Most everyone in Alberta has now heard about the bitumen bubble.
Premier Alison Redford has used that phrase often recently to describe the challenges the province faces in terms of uncertain oil revenues, a fact of life which continues to put our budget in a state of flux.
But Wednesday morning in Lethbridge, three groups came together with just the sort of plan Alberta can use to help escape the boom-and-bust cycles we have become so well known for.
Sugar beet growers in southern Alberta sought an opportunity to increase their returns, increase their acres and help make their crop - an iconic local commodity - a more sustainable, long-term venture. The federal government saw the wisdom in supporting the agricultural industry, and a Vancouver-based company witnessed an opportunity to put it all together.
For years, value-added agriculture has been touted as a way for Alberta to move forward economically, and help diversify an economy still very much ignited by oil and gas. Oil and gas will continue to be a pillar of Alberta's economy for the forseeable future, no doubt, but these are non-renewable resources that come attached with significant uncertainty.
Agriculture, too, shares that uncertainty, as price fluctuations, worldwide market trends and Mother Nature make for unpredictable swings in the business. However, it is an industry which has endured the test of time, and will continue to do so, particularly here in southern Alberta, where years of innovation and success has created one of the most agriculturally diverse regions in all of Canada.

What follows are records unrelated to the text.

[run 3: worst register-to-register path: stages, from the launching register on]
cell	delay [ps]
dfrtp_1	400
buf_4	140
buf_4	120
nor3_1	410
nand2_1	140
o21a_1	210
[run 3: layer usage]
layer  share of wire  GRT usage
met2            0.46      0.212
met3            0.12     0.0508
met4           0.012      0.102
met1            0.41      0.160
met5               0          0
--- src/rtl/fa_serial_nbit_if.sv ---
// Request/response bundle for the bit-serial adder: operands and start in,
// registered sum, carry and status out.
interface fa_serial_nbit_if #(
    parameter int WIDTH = 8
);
    logic             start_in;
    logic [WIDTH-1:0] a_in;
    logic [WIDTH-1:0] b_in;
    logic             carry_in;
    logic [WIDTH-1:0] sum_out;
    logic             carry_out;
    logic             busy_out;
    logic             done_out;

    modport master (
        output start_in, a_in, b_in, carry_in,
        input  sum_out, carry_out, busy_out, done_out
    );

    modport slave (
        input  start_in, a_in, b_in, carry_in,
        output sum_out, carry_out, busy_out, done_out
    );
endinterface

--- src/rtl/fa_serial_nbit.sv ---
// Bit-serial WIDTH-bit adder: one full-adder cell plus a carry flop, LSB first,
// one bit per clock, with a one-cycle done pulse when the result lands.
module fa_serial_nbit_cell (
    input  logic a_i,
    input  logic b_i,
    input  logic c_i,
    output logic s_o,
    output logic c_o
);
    assign s_o = a_i ^ b_i ^ c_i;
    assign c_o = (a_i & b_i) | (c_i & (a_i ^ b_i));
endmodule

module fa_serial_nbit #(
    parameter int WIDTH = 8
) (
    input  logic              clk,
    input  logic              rst,
    fa_serial_nbit_if.slave   bus
);
    localparam int CW = (WIDTH > 1) ? $clog2(WIDTH) : 1;

    localparam logic [1:0] S_IDLE = 2'd0;
    localparam logic [1:0] S_ADD  = 2'd1;
    localparam logic [1:0] S_DONE = 2'd2;

    localparam logic [CW-1:0] CNT_LAST = CW'(WIDTH - 1);

    logic [1:0]       state_q, state_d;
    logic [WIDTH-1:0] a_q, a_d;
    logic [WIDTH-1:0] b_q, b_d;
    logic [WIDTH-1:0] res_q, res_d;
    logic [WIDTH-1:0] sum_q, sum_d;
    logic [CW-1:0]    cnt_q, cnt_d;
    logic             c_q, c_d;
    logic             cout_q, cout_d;
    logic             busy_q, busy_d;
    logic             done_q, done_d;

    logic             fa_s;
    logic             fa_c;
    logic [WIDTH-1:0] res_shift;

    fa_serial_nbit_cell u_cell (
        .a_i (a_q[0]),
        .b_i (b_q[0]),
        .c_i (c_q),
        .s_o (fa_s),
        .c_o (fa_c)
    );

    // New sum bit enters at the MSB; after WIDTH shifts bit 0 sits at the LSB.
    assign res_shift = {fa_s, res_q[WIDTH-1:1]};

    always_comb begin
        state_d = state_q;
        a_d     = a_q;
        b_d     = b_q;
        res_d   = res_q;
        sum_d   = sum_q;
        cnt_d   = cnt_q;
        c_d     = c_q;
        cout_d  = cout_q;
        busy_d  = busy_q;
        done_d  = 1'b0;

        case (state_q)
            S_IDLE, S_DONE: begin
                if (bus.start_in) begin
                    a_d     = bus.a_in;
                    b_d     = bus.b_in;
                    c_d     = bus.carry_in;
                    res_d   = '0;
                    cnt_d   = '0;
                    busy_d  = 1'b1;
                    state_d = S_ADD;
                end else begin
                    busy_d  = 1'b0;
                    state_d = S_IDLE;
                end
            end
            S_ADD: begin
                a_d   = a_q >> 1;
                b_d   = b_q >> 1;
                c_d   = fa_c;
                res_d = res_shift;
                cnt_d = cnt_q + 1'b1;
                if (cnt_q == CNT_LAST) begin
                    sum_d   = res_shift;
                    cout_d  = fa_c;
                    done_d  = 1'b1;
                    busy_d  = 1'b0;
                    cnt_d   = '0;
                    state_d = S_DONE;
                end
            end
            default: begin
                busy_d  = 1'b0;
                state_d = S_IDLE;
            end
        endcase
    end

    always_ff @(posedge clk or posedge rst) begin
        if (rst) begin
            state_q <= S_IDLE;
            a_q     <= '0;
            b_q     <= '0;
            res_q   <= '0;
            sum_q   <= '0;
            cnt_q   <= '0;
            c_q     <= 1'b0;
            cout_q  <= 1'b0;
            busy_q  <= 1'b0;
            done_q  <= 1'b0;
        end else begin
            state_q <= state_d;
            a_q     <= a_d;
            b_q     <= b_d;
            res_q   <= res_d;
            sum_q   <= sum_d;
            cnt_q   <= cnt_d;
            c_q     <= c_d;
            cout_q  <= cout_d;
            busy_q  <= busy_d;
            done_q  <= done_d;
        end
    end

    assign bus.sum_out   = sum_q;
    assign bus.carry_out = cout_q;
    assign bus.busy_out  = busy_q;
    assign bus.done_out  = done_q;
endmodule
`src/rtl/irq_responder_if.sv`:
```
// ---------------------------------------------------------------------------
// irq_responder_if
// Bundles the interrupt-controller and handler-engine signals seen by
// irq_responder.
//   irq_in / irq_id_in         : level request and pending id from controller
//   handler_valid / handler_id : dispatch request towards the handler engine
//   handler_ready              : handler accepts the dispatch
//   handler_done               : handler finished servicing (1-cycle pulse)
//   ack_valid / irq_ack        : acknowledge phase and id back to controller
// Modports:
//   master : the responder (drives dispatch and acknowledge)
//   slave  : the environment (controller + handler engine)
// ---------------------------------------------------------------------------
interface irq_responder_if #(
  parameter int ID_W = 3
) ();
  logic            irq_in;
  logic [ID_W-1:0] irq_id_in;
  logic            handler_valid;
  logic [ID_W-1:0] handler_id;
  logic            handler_ready;
  logic            handler_done;
  logic            ack_valid;
  logic [ID_W-1:0] irq_ack;

  modport master (
    input  irq_in, irq_id_in, handler_ready, handler_done,
    output handler_valid, handler_id, ack_valid, irq_ack
  );

  modport slave (
    output irq_in, irq_id_in, handler_ready, handler_done,
    input  handler_valid, handler_id, ack_valid, irq_ack
  );
endinterface

```
`src/rtl/irq_responder.sv`:
```
// ---------------------------------------------------------------------------
// irq_responder
// Service-side partner of the NPU interrupt controller. Captures a pending
// interrupt id, dispatches it to a handler engine (valid/ready), waits for
// handler completion, then presents the id on the acknowledge bus for
// ACK_HOLD cycles so the controller can release the request. Dispatch +
// service and the release wait are both supervised by a timeout.
// Ports:
//   clk            : clock
//   rst_n          : synchronous active-low reset
//   enable         : allows acceptance of new requests (IDLE only)
//   bus            : irq_responder_if.master (request, dispatch, acknowledge)
//   err_clear      : clears timeout_err (a coincident new timeout wins)
//   busy           : registered, high whenever the FSM is not IDLE
//   timeout_err    : sticky timeout flag
//   err_id         : id of the interrupt that last timed out
//   serviced_count : interrupts completed without timeout, saturating
// ---------------------------------------------------------------------------
module irq_responder #(
  parameter int ID_W           = 3,
  parameter int TIMEOUT_CYCLES = 1024,
  parameter int ACK_HOLD       = 2,
  parameter int CNT_W          = 16
) (
  input  logic              clk,
  input  logic              rst_n,
  input  logic              enable,
  irq_responder_if.master   bus,
  input  logic              err_clear,
  output logic              busy,
  output logic              timeout_err,
  output logic [ID_W-1:0]   err_id,
  output logic [CNT_W-1:0]  serviced_count
);

  localparam int TW = $clog2(TIMEOUT_CYCLES + 1);
  localparam int HW = $clog2(ACK_HOLD + 1);
  localparam logic [TW-1:0] TMO_LAST  = TW'(TIMEOUT_CYCLES - 1);
  localparam logic [HW-1:0] HOLD_LAST = HW'(ACK_HOLD - 1);

  typedef enum logic [2:0] {
    S_IDLE,
    S_DISPATCH,
    S_SERVICE,
    S_ACK,
    S_RELEASE
  } state_t;

  state_t          state;
  logic [TW-1:0]   tmr;
  logic [HW-1:0]   hold;
  logic [ID_W-1:0] id_q;
  logic            handler_valid_q;
  logic            ack_valid_q;

  function automatic logic [CNT_W-1:0] sat_inc(input logic [CNT_W-1:0] v);
    return (&v) ? v : v + CNT_W'(1);
  endfunction

  // The captured id doubles as the dispatched id; it is only loaded in IDLE.
  assign bus.handler_valid = handler_valid_q;
  assign bus.handler_id    = id_q;
  assign bus.ack_valid     = ack_valid_q;
  // Outside the ack phase, present the complement of the pending id so the
  // controller can never see a spurious match and release early.
  assign bus.irq_ack       = ack_valid_q ? id_q : ~bus.irq_id_in;

  always_ff @(posedge clk) begin
    if (!rst_n) begin
      state           <= S_IDLE;
      tmr             <= '0;
      hold            <= '0;
      id_q            <= '0;
      handler_valid_q <= 1'b0;
      ack_valid_q     <= 1'b0;
      busy            <= 1'b0;
      timeout_err     <= 1'b0;
      err_id          <= '0;
      serviced_count  <= '0;
    end else begin
      // A timeout assignment further down overrides this clear.
      if (err_clear) timeout_err <= 1'b0;

      case (state)
        S_IDLE: begin
          if (enable && bus.irq_in) begin
            id_q            <= bus.irq_id_in;
            tmr             <= '0;
            handler_valid_q <= 1'b1;
            busy            <= 1'b1;
            state           <= S_DISPATCH;
          end
        end

        // One timer spans dispatch and service. Completion beats expiry;
        // in DISPATCH expiry beats a late handler_ready.
        S_DISPATCH, S_SERVICE: begin
          if (state == S_SERVICE && bus.handler_done) begin
            serviced_count <= sat_inc(serviced_count);
            hold           <= '0;
            ack_valid_q    <= 1'b1;
            state          <= S_ACK;
          end else if (tmr == TMO_LAST) begin
            timeout_err     <= 1'b1;
            err_id          <= id_q;
            handler_valid_q <= 1'b0;
            hold            <= '0;
            ack_valid_q     <= 1'b1;
            state           <= S_ACK;
          end else begin
            tmr <= tmr + TW'(1);
            if (state == S_DISPATCH && bus.handler_ready) begin
              handler_valid_q <= 1'b0;
              state           <= S_SERVICE;
            end
          end
        end

        S_ACK: begin
          if (hold == HOLD_LAST) begin
            ack_valid_q <= 1'b0;
            tmr         <= '0;
            state       <= S_RELEASE;
          end else begin
            hold <= hold + HW'(1);
          end
        end

        // Wait for the controller to drop the level request.
        S_RELEASE: begin
          if (!bus.irq_in) begin
            busy  <= 1'b0;
            state <= S_IDLE;
          end else if (tmr == TMO_LAST) begin
            timeout_err <= 1'b1;
            err_id      <= id_q;
            busy        <= 1'b0;
            state       <= S_IDLE;
          end else begin
            tmr <= tmr + TW'(1);
          end
        end

        default: begin
          handler_valid_q <= 1'b0;
          ack_valid_q     <= 1'b0;
          busy            <= 1'b0;
          state           <= S_IDLE;
        end
      endcase
    end
  end

endmodule

```
`src/flat_wrapper.sv`:
```
// flat-port wrapper written by rule: the top's interface ports become plain ports
module irq_responder_flat 
#(
  parameter int ID_W           = 3,
  parameter int TIMEOUT_CYCLES = 1024,
  parameter int ACK_HOLD       = 2,
  parameter int CNT_W          = 16
)
  (clk, rst_n, enable, err_clear, busy, timeout_err, err_id, serviced_count, bus_irq_in, bus_irq_id_in, bus_handler_ready, bus_handler_done, bus_handler_valid, bus_handler_id, bus_ack_valid, bus_irq_ack);
  irq_responder_if #(.ID_W(ID_W)) bus_i ();
  input  logic clk;
  input  logic rst_n;
  input  logic enable;
  input  logic err_clear;
  output logic busy;
  output logic timeout_err;
  output logic [ID_W-1:0] err_id;
  output logic [CNT_W-1:0] serviced_count;
  input wire logic [$bits(bus_i.irq_in)-1:0] bus_irq_in;
  input wire logic [$bits(bus_i.irq_id_in)-1:0] bus_irq_id_in;
  input wire logic [$bits(bus_i.handler_ready)-1:0] bus_handler_ready;
  input wire logic [$bits(bus_i.handler_done)-1:0] bus_handler_done;
  output wire logic [$bits(bus_i.handler_valid)-1:0] bus_handler_valid;
  output wire logic [$bits(bus_i.handler_id)-1:0] bus_handler_id;
  output wire logic [$bits(bus_i.ack_valid)-1:0] bus_ack_valid;
  output wire logic [$bits(bus_i.irq_ack)-1:0] bus_irq_ack;
  assign bus_i.irq_in = bus_irq_in;
  assign bus_i.irq_id_in = bus_irq_id_in;
  assign bus_i.handler_ready = bus_handler_ready;
  assign bus_i.handler_done = bus_handler_done;
  assign bus_handler_valid = bus_i.handler_valid;
  assign bus_handler_id = bus_i.handler_id;
  assign bus_ack_valid = bus_i.ack_valid;
  assign bus_irq_ack = bus_i.irq_ack;
  irq_responder #(.ID_W(ID_W), .TIMEOUT_CYCLES(TIMEOUT_CYCLES), .ACK_HOLD(ACK_HOLD), .CNT_W(CNT_W)) u_core (.clk(clk), .rst_n(rst_n), .enable(enable), .bus(bus_i), .err_clear(err_clear), .busy(busy), .timeout_err(timeout_err), .err_id(err_id), .serviced_count(serviced_count));
endmodule
```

The partnership between the Alberta Sugar Beet Growers Association and S2G BioChem is just another example of that innovation at work. Should everything come to fruition, a new processing plant, which will require roughly 20,000 more acres of sugar beets, will be built right here in southern Alberta. Money will flow into the region as engineers and construction workers will be required to get the facility off the ground, and S2G's president and CEO estimated about 60 employees would be needed to man the facility once it is up and running.
That amounts to another significant economic driver for southern Alberta, brought about by this region's willingness to go out on a limb and create an opportunity perhaps someone else did not even know was there.
With the Canadian Wheat Board now a voluntary option for Western Canada wheat and barley growers, many have touted the possibility of more value-added agricultural opportunities on the horizon for those commodities as well.
The entrepreneurial spirit appears to be alive and well in our agricultural community, and it will need to continue as Alberta searches for ways to balance its economic interests.